DESCRIPTION OF THE TASK » Reproduce the records exactly through the line with "ALU between two".

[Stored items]

<file path="config.mk">
export PLATFORM = sky130hd
export DESIGN_NAME = alu_share_arbiter
export DESIGN_NICKNAME = d
export VERILOG_FILES = /design/src/rtl/alu_share_arbiter.sv
export SDC_FILE = /design/constraint.sdc
export NUM_CORES = 1
export LEC_CHECK = 0
export CAP_MARGIN = 5
export CORE_ASPECT_RATIO = 1.2
export CORE_UTILIZATION = 34
export DETAILED_ROUTE_END_ITERATION = 12
export GPL_TIMING_DRIVEN = 0
export PLACE_DENSITY_LB_ADDON = 0.05
export SYNTH_ARGS = -nofsm -noshare
export SYNTH_HDL_FRONTEND = slang
export SYNTH_SLANG_ARGS = --single-unit
</file>
<file path="constraint.sdc">
create_clock -name clk -period 1.9 [get_ports clk]
set_input_delay 0.38 -clock clk [delete_from_list [all_inputs] [get_ports clk]]
set_output_delay 0.38 -clock clk [all_outputs]
set_load 0.05 [all_outputs]
</file>
<file path="src/rtl/alu_share_arbiter.sv">
`default_nettype none
// ============================================================================
//  Module      : alu_share_arbiter
//  Description : Round-robin sharing of one combinational ALU between two
//                requesters, with registered operands and registered results.
//  Revision    : 1.0  initial release
// ============================================================================
module alu_share_arbiter #(
  parameter int             W      = 32,
  parameter int             OPW    = 4,
  parameter logic [OPW-1:0] DIV_OP = 4'b0011,
  parameter logic [OPW-1:0] MAX_OP = 4'b1110
) (
  input  logic           clk,
  input  logic           rst,
  input  logic           req0_valid,
  output logic           req0_ready,
  input  logic [OPW-1:0] req0_op,
  input  logic [W-1:0]   req0_a,
  input  logic [W-1:0]   req0_b,
  output logic           resp0_valid,
  output logic [W-1:0]   resp0_data,
  output logic           resp0_err,
  input  logic           req1_valid,
  output logic           req1_ready,
  input  logic [OPW-1:0] req1_op,
  input  logic [W-1:0]   req1_a,
  input  logic [W-1:0]   req1_b,
  output logic           resp1_valid,
  output logic [W-1:0]   resp1_data,
  output logic           resp1_err,
  output logic [OPW-1:0] alu_control,
  output logic [W-1:0]   alu_src_a,
  output logic [W-1:0]   alu_src_b,
  input  logic [W-1:0]   alu_result,
  output logic           busy
);

  typedef enum logic [1:0] {
    S_IDLE = 2'd0,
    S_EXEC = 2'd1,
    S_RESP = 2'd2
  } state_t;

  state_t         r_state;
  logic           r_lastGrant;
  logic           r_owner;
  logic           r_busy;
  logic [OPW-1:0] r_aluControl;
  logic [W-1:0]   r_aluSrcA;
  logic [W-1:0]   r_aluSrcB;
  logic           r_resp0Valid;
  logic           r_resp1Valid;
  logic [W-1:0]   r_resp0Data;
  logic [W-1:0]   r_resp1Data;
  logic           r_resp0Err;
  logic           r_resp1Err;

  logic           w_grant;
  logic           w_accept;
  logic           w_err;
  logic [W-1:0]   w_respData;

  // Under contention the port that did not win last time is served.
  always_comb begin
    w_grant = 1'b0;
    if (req0_valid && req1_valid) begin
      w_grant = ~r_lastGrant;
    end else if (req1_valid) begin
      w_grant = 1'b1;
    end
  end

  assign w_accept   = (r_state == S_IDLE) && !rst && (req0_valid || req1_valid);
  assign req0_ready = w_accept && !w_grant;
  assign req1_ready = w_accept && w_grant;

  assign w_err      = (r_aluControl > MAX_OP) ||
                      ((r_aluControl == DIV_OP) && (r_aluSrcB == '0));
  assign w_respData = w_err ? {W{1'b1}} : alu_result;

  always_ff @(posedge clk) begin
    if (rst) begin
      r_state      <= S_IDLE;
      r_lastGrant  <= 1'b1;
      r_owner      <= 1'b0;
      r_busy       <= 1'b0;
      r_aluControl <= '0;
      r_aluSrcA    <= '0;
      r_aluSrcB    <= '0;
      r_resp0Valid <= 1'b0;
      r_resp1Valid <= 1'b0;
      r_resp0Data  <= '0;
      r_resp1Data  <= '0;
      r_resp0Err   <= 1'b0;
      r_resp1Err   <= 1'b0;
    end else begin
      case (r_state)
        S_IDLE: begin
          r_resp0Valid <= 1'b0;
          r_resp1Valid <= 1'b0;
          if (w_accept) begin
            r_aluControl <= w_grant ? req1_op : req0_op;
            r_aluSrcA    <= w_grant ? req1_a  : req0_a;
            r_aluSrcB    <= w_grant ? req1_b  : req0_b;
            r_owner      <= w_grant;
            r_lastGrant  <= w_grant;
            r_busy       <= 1'b1;
            r_state      <= S_EXEC;
          end
        end
        S_EXEC: begin
          // Only the owner's result registers change; the other port keeps its last result.
          if (r_owner) begin
            r_resp1Data  <= w_respData;
            r_resp1Err   <= w_err;
            r_resp1Valid <= 1'b1;
          end else begin
            r_resp0Data  <= w_respData;
            r_resp0Err   <= w_err;
            r_resp0Valid <= 1'b1;
          end
          r_state <= S_RESP;
        end
        S_RESP: begin
          r_resp0Valid <= 1'b0;
          r_resp1Valid <= 1'b0;
          r_busy       <= 1'b0;
          r_state      <= S_IDLE;
        end
        default: begin
          r_resp0Valid <= 1'b0;
          r_resp1Valid <= 1'b0;
          r_busy       <= 1'b0;
          r_state      <= S_IDLE;
        end
      endcase
    end
  end

  assign resp0_valid = r_resp0Valid;
  assign resp0_data  = r_resp0Data;
  assign resp0_err   = r_resp0Err;
  assign resp1_valid = r_resp1Valid;
  assign resp1_data  = r_resp1Data;
  assign resp1_err   = r_resp1Err;
  assign alu_control = r_aluControl;
  assign alu_src_a   = r_aluSrcA;
  assign alu_src_b   = r_aluSrcB;
  assign busy        = r_busy;

endmodule
`default_nettype wire

</file>
# Word level (Yosys, flattened, before mapping)
# Index checks and enable logic that the tools add are counted.
# Widths: inputs -> output; s select.
[classes]
magnitude_cmp = 1
n_eq_ne = 3
mux = 10
n_bitwise = 3
n_reduce_logical = 17
[ops]
columns = ["operator", "n"]
rows = [
  ["$mux 32", 3],
  ["$logic_not 32->1", 1],
  ["$reduce_and 2->1", 4],
  ["$logic_and 1x1->1", 6],
  ["$eq 4x2->1 const B", 1],
  ["$gt 4x4->1 const B", 1],
  ["$mux 4", 1],
  ["$pmux 2 s2", 1],
  ["$mux 1", 3],
  ["$not 1->1", 3],
  ["$eq 2x1->1 const B", 1],
  ["$logic_not 1->1", 2],
  ["$logic_not 2->1", 1],
  ["$logic_or 1x1->1", 2],
  ["$mux 2", 1],
  ["$ne 2x2->1 const B", 1],
  ["$pmux 1 s2", 1],
  ["$reduce_or 2->1", 1],
]
[word_totals]
regBits = 141
in_bits = 172

# Depth between registers and ports, before layout
# Gate-level depths: netlist of run 1.
[depth]
word_depth = 5
ltp_mapped = 6
ltp_nobuf = 4

# Worst setup path before layout of run 1
# OpenSTA, ideal clock, no wires.
[synth_timing]
kind = "flip-flop to flip-flop"
from = "register r_aluSrcB[1] (netlist: alu_src_b[1])"
to = "register r_resp0Data[0] (netlist: resp0_data[0])"
arrival_time_ns = 2.000
t_required_ns = 1.819
slack_ns = -0.181
stages_incl_launch_ff = 6
path_buffers = 2
period_less_slack_ns = 2.081
cell_sequence = "dfxtp_1 > or4_1 > or4_4 > buf_6 > buf_6 > a211oi_2"
[synth_between]
elab_chain_len = 4
[synth_lines]
columns = ["element", "line_no", "source"]
rows = [
  ["start, declared", "51", "logic [W-1:0] r_aluSrcB;"],
  ["start signal, assigned", "105", "r_aluSrcB <= w_grant ? req1_b : req0_b;"],
  ["$logic_not 32->1", "79", "((r_aluControl == DIV_OP) && (r_aluSrcB == '0));"],
  ["$logic_and 1x1->1", "79", ""],
  ["$logic_or 1x1->1", "78", "assign w_err = (r_aluControl > MAX_OP) ||"],
  ["$mux 32", "80", "assign w_respData = w_err ? {W{1'b1}} : alu_result;"],
  ["end signal, assigned", "119", "r_resp0Data <= w_respData;"],
  ["end, declared", "54", "logic [W-1:0] r_resp0Data;"],
]
# No other way between the ends.
# A chain may end at the register's enable or synchronous reset.

# Final worst setup path of run 1
[layout_timing]
from = "register r_aluSrcB[2] (netlist: alu_src_b[2])"
to = "register r_resp0Data[5] (netlist: resp0_data[5])"
# The elaborated chain is that of the path after synthesis.

==> results of run 1 <==
==> cell usage in the layout, fill, tap and decap left out, types with 2 or more instances in the layout <==
cell type and instances:
nand3_1 2, diode_2 2, buf_8 3, bufinv_16 5, dlygate4sd2_1 137, nand4_1 2
or4_4 2, clkbuf_16 17, dfxtp_1 117, a211oi_2 63, nor2_1 202, buf_6 4
nand2_1 6, nor4_2 5, clkbuf_8 4, clkdlybuf4s50_1 170, clkbuf_2 10, clkbuf_1 39
inv_4 2, buf_4 7, a222oi_1 68, dfxtp_4 4, inv_1 4, dfxtp_2 20
buf_12 8
==> synth_stat cells (all sizes together) <==
cell type / n / share of area [%]
nand4: 2 / 0.23
a311oi: 2 / 0.32
nor4: 7 / 0.81
nor3b: 1 / 0.14
o21a: 1 / 0.14
o211a: 1 / 0.19
nor2: 202 / 14
a211o: 1 / 0.16
and3: 1 / 0.12
or4: 2 / 0.35
a211oi: 65 / 13
nand2: 6 / 0.42
nand3: 2 / 0.19
dfxtp: 141 / 52
nor3: 1 / 0.092
and3b: 1 / 0.16
buf: 7 / 1.2
a222oi: 68 / 13
o21ai: 1 / 0.092
clkbuf: 51 / 3.5
inv: 4 / 0.28
==> flip-flops by register name (all words and copies together) (netlist names), 2 cells and up <==
| signal | flops |
|---|---|
| alu_src_a | 32 |
| resp0_data | 32 |
| r_state | 2 |
| alu_control | 4 |
| alu_src_b | 32 |
| resp1_data | 32 |
==> area by class of cell <==
class                   instances  area (sq um)  share of cell area [%]
multi-input cells             364          2530                    25.9
inverters                       4          15.0                   0.154
flip-flops and latches        141          2860                    29.3
clock buffers                  23           488                    4.99
repair buffers                324          3120                    31.9
plain buffers                  54           315                    3.22
diodes                          2          5.00                  0.0512
well taps                     208           260                    2.66
clock inverters                 9           179                    1.83
==> metal layers <==
layer	vias to the layer above	global-route usage (%)	routed length [um]
li1	2797	-	-
met1	2898	28.4	8180
met2	273	47.3	11300
met3	34	7.53	1630
met4	0	10.8	519
met5	-	0	0
==> final timing paths <==
check,startpoint,endpoint
setup / recovery,alu_src_b[2],resp0_data[5]
hold reg to reg,busy,busy
setup reg to reg,alu_src_b[2],resp0_data[5]
hold / removal,busy,busy
==> stage by stage <==
stage	cell area, sq um	hold WS [ps]
floorplan	5440	455
global placement	8800	436
detailed placement	8800	438
CTS	9730	448
global route	9770	466
finish	9780	447
==> critical path, cell delays in order, from the launching register on <==
cell and delay, ps:
dfxtp_4 350, or4_4 530, or4_4 600, buf_12 180
buf_6 140, a211oi_2 210
==> logic make-up (layout without fill, tap and decap cells) <==
group / count (synthesis) / after routing / synth area share (%)
simple gates: 225 / 225 / 16.5
buf+inv: 62 / 414 / 5.04
flops: 141 / 141 / 52.2
compound gates: 139 / 139 / 26.2
other cells: 0 / 2 / 0
==> report_power, final <==
group | total [W] | leakage [nW] | internal (W) | switching (W)
Sequential | 0.00332 | 1.16 | 0.00317 | 0.000147
Clock | 0.00373 | 0.324 | 0.00247 | 0.00126
Combinational | 0.00213 | 2.70 | 0.000809 | 0.00132
==> repair_timing <==
| action | in CTS | in global routing |
|---|---|---|
| setup buffers | 8 | 5 |
| resized for setup | 207 | 41 |
| endpoints found under the setup margin | 265 | 137 |
| gates cloned | 4 | 0 |
| pin swaps | 5 | 14 |
==> impl_metrics.tcl, run 1 <==
set metrics [dict create \
    outcome "complete, but fails checks" \
    violations "setup timing" \
    num_io_pins 311 \
    worstSkewPairLatency_ps 420 \
    hold_path.class "register to register" \
    setup_viol 66 \
    finalHoldViolations 0 \
    vias 6002 \
    p_leak_nw 4.19 \
    synth_cells 567 \
    ctsHtreeMaxLevel 4 \
    hold_buffers 0 \
    start_util_pct 34.7 \
    period_minus_slack_ps 2080 \
    dp_cells 1085 \
    yosysSeqAreaShare_pct 52.2 \
    die_area_sq_um 16400 \
    tritoncts "built" \
    grt_pass1_vias 6197 \
    clock_sinks 141 \
    critPathKind "register to register" \
    worstHoldPathCells 2 \
    chipWidth_um 117 \
    die_h_um 140 \
    antenna_left 0 \
    clock.fmax_ghz 0.480 \
    wl_per_cell_um 19.2 \
    synth_area_per_cell_sq_um 9.54 \
    dr.pass1.iters 6 \
    core_sq_um 15600 \
    power.density_nw_per_um2 939 \
    grt_start_max_net_pins 17 \
    grt_antenna_before_repair 2 \
    yosysWarnings 0 \
    netlist-cell-type-count 24 \
    port_buffers 310 \
    irDropWorstVdd_mv 0.533 \
    slew_headroom_pct 45.8 \
    cts_made_buffers 17 \
    arrival_ps 2410 \
    ys_ff_latch 141 \
    crit_required_ps 2230 \
    grt_pass1_wl_um 32900 \
    cts_root_buf "clkbuf_16" \
    wirelength_um 21700 \
    pre_cts_ws_ps -1250 \
    crit_fanout 8 \
    tightest_slew_ps 812 \
    final_core_utilization_pct 62.8 \
    fin_crit_sh_pct 110 \
    setup_tns_ps -8810 \
    cts_buffer_depth 2 \
    drv_cap 0 \
    fin_skew_ps 11.7 \
    cp-start-kind "register" \
    rsz0062_at_grt "true" \
    overflow 0 \
    initialDrtViolationCount 464 \
    syn_to_final_growth_pct 80.8 \
    worstSetupEndpointType "register" \
    gp_congestion 0.820 \
    finalMaxSlewViolations 0 \
    num_rows 50 \
    gr-usage-all-layers_pct 26.3 \
    instances_no_fill 1129 \
    totalPowerFinal_w 0.00918 \
    drive_gt1_share_pct 18.0 \
    fin_ws_ps -182 \
    nFillCells 1376 \
    cts.reportedPaths.clkPinSlew_ps 60 \
    drc 0 \
    final_nets 1078 \
    reg2reg_depth 5 \
    ff2ff_setup_slack_ps -180 \
    via_per_inst 5.32 \
    syn_nets 739 \
    syn_area_sq_um 5410 \
    dpl.hpwl_um 16100 \
]
Note: power is estimated with default switching activity, not from simulation.
==> run 2, diff against run 1 <==
Settings changed: RECOVER_POWER from default to 25.
==> run 2 against run 1 <==
  * The flow still finishes with violations (setup timing)
  * First-iteration DRC count rose by 3.9%
  * Hold slack is essentially flat
  * Global-route usage did not move
  * Highest routed layer unchanged
  * Non-clock buffer count did not move
  * Largest power group unchanged
==> impl_metrics.tcl, run 2 (synthesis results as in run 1) <==
set metrics [dict create \
    outcome "complete, but fails checks" \
    violations "setup timing" \
    reg2reg_depth 5 \
    final_common_cell "nor2_1" \
    syn_to_final_growth_pct 80.6 \
    cp_slowest_cell "or4_4" \
    ctsHtreeMaxLevel 4 \
    fin_ws_ps -183 \
    tritoncts "built" \
    initialDrtViolationCount 482 \
    grt_pass1_vias 6197 \
    arrival_ps 2410 \
    grt_start_max_net_pins 17 \
    clock.fmax_ghz 0.480 \
    port_buffers 310 \
    nFillCells 1379 \
    crit_fanout 8 \
    drc 0 \
    rr_endpoint "resp0_data[5]" \
    cp-endpoint "resp0_data[5]" \
    wirelength_um 21700 \
    core_sq_um 15600 \
    vias 5998 \
    cts_buffer_depth 2 \
    slew_headroom_pct 45.9 \
    final_nets 1078 \
    final_core_utilization_pct 62.7 \
    setup_viol 67 \
    placed_cell_area_sq_um 8800 \
    chipWidth_um 117 \
    fin_skew_ps 7.92 \
    critPathKind "register to register" \
    tightest_slew_ps 811 \
    worstSkewPairLatency_ps 420 \
    overflow 0 \
    dpl.hpwl_um 16100 \
    via_per_inst 5.31 \
    cp-start-kind "register" \
    die_h_um 140 \
    rr_startpoint "alu_src_b[2]" \
    multi_input_area_sq_um 2530 \
    num_rows 50 \
    cts_made_buffers 17 \
    hold_path.class "register to register" \
    clock_sinks 141 \
    period_minus_slack_ps 2080 \
    gr-usage-all-layers_pct 26.3 \
    drv_cap 0 \
    crit_required_ps 2230 \
    slowest_delay_ps 600 \
    start_util_pct 34.7 \
    finalMaxSlewViolations 0 \
    irDropWorstVdd_mv 0.531 \
    finalHoldViolations 0 \
    num_io_pins 311 \
    startpoint "alu_src_b[2]" \
    power.density_nw_per_um2 940 \
    wl_per_cell_um 19.2 \
    crit_chain "or4_4 -> or4_4 -> buf_12 -> buf_6 -> a211oi_2" \
    cpMostUsedCell "or4_4" \
    fin_crit_sh_pct 110 \
    final_area_sq_um 9770 \
    die_area_sq_um 16400 \
    drive_gt1_share_pct 17.7 \
    ff2ff_setup_slack_ps -180 \
    regArea_sq_um 2860 \
    gp_congestion 0.820 \
    cts_root_buf "clkbuf_16" \
    grt_pass1_wl_um 32900 \
    dr.pass1.iters 8 \
    grt_antenna_before_repair 2 \
    p_leak_nw 4.17 \
    final_cell_mix "nor2_1 (202), clkdlybuf4s50_1 (169), dlygate4sd2_1 (137)" \
    worstSetupEndpointType "register" \
    antenna_left 0 \
    rsz0062_at_grt "true" \
    cts.reportedPaths.clkPinSlew_ps 60 \
    totalPowerFinal_w 0.00918 \
]
run 2: timing repair:
item                                    CTS  global route
pin swaps                                 5            14
setup buffers                             8             5
gates cloned                              4             0
resized for setup                       207            41
endpoints found under the setup margin  265           137
hold buffers                              0             0
run 2: report_power, final:
| part | switching (W) | internal (W) |
|---|---|---|
| logic | 0.00132 | 0.000807 |
| registers | 0.000147 | 0.00317 |
| clock network | 0.00126 | 0.00247 |
run 2: worst min-delay path by stage:
stage	start	to	cells past startpoint
2_1_floorplan	r_state[0]	resp1_valid	2
3_3_place_gp	busy	busy	2
3_5_place_dp	busy	busy	2
4_1_cts	busy	busy	2
5_1_grt	resp0_valid	resp0_valid	1
6_report	busy	busy	2
run 2: metrics by stage:
stage	hold WS [ps]	instances	setup TNS, ps	worst slack [ps]
floorplan	455	567	0	8.67
global placement	436	1085	-50150	-1220
detailed placement	438	1085	-51230	-1250
finish	447	1129	-9030	-183
global route	466	1128	-12330	-225
CTS	448	1126	-4840	-164
run 2: final cells by class:
class / count / area share, %
well taps: 208 / 2.66
flip-flops and latches: 141 / 29.3
clock inverters: 9 / 1.83
multi-input cells: 364 / 25.9
diodes: 2 / 0.0512
clock buffers: 23 / 5.00
repair buffers: 324 / 31.8
inverters: 4 / 0.154
plain buffers: 54 / 3.23
run 2: worst max-delay path: cells and delay by family (launching register included):
family          cells  cell delay (ps)
compound gates      1              210
buf+inv             2              320
flops               1              350
simple gates        2             1130
run 2: metal layers:
metal | vias to the layer above | wire length [um] | global-route usage, %
met1 | 2895 | 8200 | 28.4
met3 | 38 | 1620 | 7.53
met2 | 272 | 11300 | 47.3
li1 | 2793 | - | -
met5 | - | 0 | 0
met4 | 0 | 571 | 10.8
==> run 3, diff against run 2 <==
--- a/config.mk
+++ b/config.mk
@@ -9,3 +9,3 @@
 export CORE_ASPECT_RATIO = 1.2
-export CORE_UTILIZATION = 34
+export CORE_UTILIZATION = 38
 export DETAILED_ROUTE_END_ITERATION = 12
==> constraint.sdc (replaced) <==
create_clock -name clk -period 2 [get_ports clk]
set_input_delay 0.3 -clock clk [delete_from_list [all_inputs] [get_ports clk]]
set_output_delay 0.3 -clock clk [all_outputs]
set_load 0.05 [all_outputs]
==> run 3 against run 2 <==
  * The run still ends with setup timing left
  * Cell area is 3.0% lower
  * Routed wire length is 0.76% lower
  * Fmax hardly changed
  * Setup slack better by 100 ps
  * Via count is 0.75% higher
  * Utilization is 5.8 points higher
  * Global-route usage is 2.4 points higher
  * Die area is 10% lower
  * Final cell count is 3.9% lower
  * Critical path type unchanged
  * Largest power group is now sequential cells
==> impl_metrics.tcl, run 3 (synthesis results as in run 1) <==
set metrics [dict create \
    via_per_inst 5.57 \
    final_common_cell "clkdlybuf4s50_1" \
    syn_to_final_growth_pct 75.2 \
    chipWidth_um 111 \
    nFillCells 1144 \
    rr_endpoint "resp1_data[27]" \
    power_frac_seq_pct 37.6 \
    critPathKind "register to register" \
    switching_share_pct 30.1 \
    gr-usage-all-layers_pct 28.8 \
    dr.pass1.iters 6 \
    core_sq_um 13800 \
    p_sw_w 0.00252 \
    drive_gt1_share_pct 11.6 \
    cp-start-kind "register" \
    hold_path.class "register to register" \
    pre_cts_ws_ps -1190 \
    crit_chain "or4_4 -> or4_4 -> buf_12 -> buf_8 -> a211oi_2" \
    vias 6043 \
    grt_pass1_wl_um 33200 \
    power.internal_w 0.00586 \
    clock_sinks 141 \
    crit_fanout 10 \
    cp-endpoint "resp1_data[27]" \
    grt_start_max_net_pins 17 \
    ff2ff_setup_slack_ps -80 \
    setup_viol 47 \
    fin_skew_ps 7.81 \
    drc 0 \
    crit_required_ps 2330 \
    clockPowerShare_pct 37.3 \
    combPwrFrac_pct 25.1 \
    startpoint "alu_src_b[1]" \
    critical_path_depth 5 \
    cp_top_family "simple AND/OR/NAND/NOR gates" \
    initialDrtViolationCount 525 \
    overflow 0 \
    clock.fmax_ghz 0.480 \
    grt_antenna_before_repair 2 \
    irDropWorstVdd_mv 0.690 \
    cpMostUsedCell "or4_4" \
    antenna_left 0 \
    violations "setup timing" \
    start_util_pct 39.1 \
    num_io_pins 311 \
    arrival_ps 2410 \
    ctsHtreeMaxLevel 4 \
    wirelength_um 21500 \
    outcome "complete, but fails checks" \
    wl_per_cell_um 19.9 \
    cts.reportedPaths.clkPinSlew_ps 60 \
    hold_buffers 0 \
    finalHoldViolations 0 \
    critPathBufInv 2 \
    gp_congestion 0.817 \
    rsz0062_at_grt "true" \
    tightest_slew_ps 767 \
    die_h_um 133 \
    fin_ws_ps -81.9 \
    cts_root_buf "clkbuf_16" \
    cp_slowest_cell "or4_4" \
    p_leak_nw 3.44 \
    worstSetupEndpointType "register" \
    reg2reg_depth 5 \
    cts_made_buffers 17 \
    port_buffers 310 \
    final_core_utilization_pct 68.5 \
    die_area_sq_um 14700 \
    grt_pass1_vias 6328 \
    finalMaxSlewViolations 0 \
    slowest_delay_ps 620 \
    cts_buffer_depth 2 \
    dpl.hpwl_um 16300 \
    power.density_nw_per_um2 884 \
    drv_cap 0 \
    fin_crit_sh_pct 104 \
    final_cell_mix "clkdlybuf4s50_1 (294), nor2_1 (202), dfxtp_1 (136)" \
    period_minus_slack_ps 2080 \
    rr_startpoint "alu_src_b[1]" \
    tritoncts "built" \
    final_nets 1073 \
    slew_headroom_pct 48.5 \
    worstSkewPairLatency_ps 420 \
    num_rows 47 \
]
run 3: per-stage QoR:
| stage | hold slack (ps) | setup TNS (ps) | instances | instance area, sq um | total power [W] |
|---|---|---|---|---|---|
| floorplan | 455 | 0 | 567 | 5410 | 0.00435 |
| detailed placement | 442 | -38850 | 1048 | 8730 | 0.00527 |
| global route | 498 | -5540 | 1085 | 9470 | 0.00865 |
| global placement | 437 | -31890 | 1048 | 8730 | 0.00523 |
| finish | 465 | -1630 | 1085 | 9470 | 0.00838 |
| CTS | 452 | -69.9 | 1080 | 9400 | 0.00840 |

REPLY TO THE EXERCISE »
<file path="config.mk">
export PLATFORM = sky130hd
export DESIGN_NAME = alu_share_arbiter
export DESIGN_NICKNAME = d
export VERILOG_FILES = /design/src/rtl/alu_share_arbiter.sv
export SDC_FILE = /design/constraint.sdc
export NUM_CORES = 1
export LEC_CHECK = 0
export CAP_MARGIN = 5
export CORE_ASPECT_RATIO = 1.2
export CORE_UTILIZATION = 34
export DETAILED_ROUTE_END_ITERATION = 12
export GPL_TIMING_DRIVEN = 0
export PLACE_DENSITY_LB_ADDON = 0.05
export SYNTH_ARGS = -nofsm -noshare
export SYNTH_HDL_FRONTEND = slang
export SYNTH_SLANG_ARGS = --single-unit
</file>
<file path="constraint.sdc">
create_clock -name clk -period 1.9 [get_ports clk]
set_input_delay 0.38 -clock clk [delete_from_list [all_inputs] [get_ports clk]]
set_output_delay 0.38 -clock clk [all_outputs]
set_load 0.05 [all_outputs]
</file>
<file path="src/rtl/alu_share_arbiter.sv">
`default_nettype none
// ============================================================================
//  Module      : alu_share_arbiter
//  Description : Round-robin sharing of one combinational ALU between two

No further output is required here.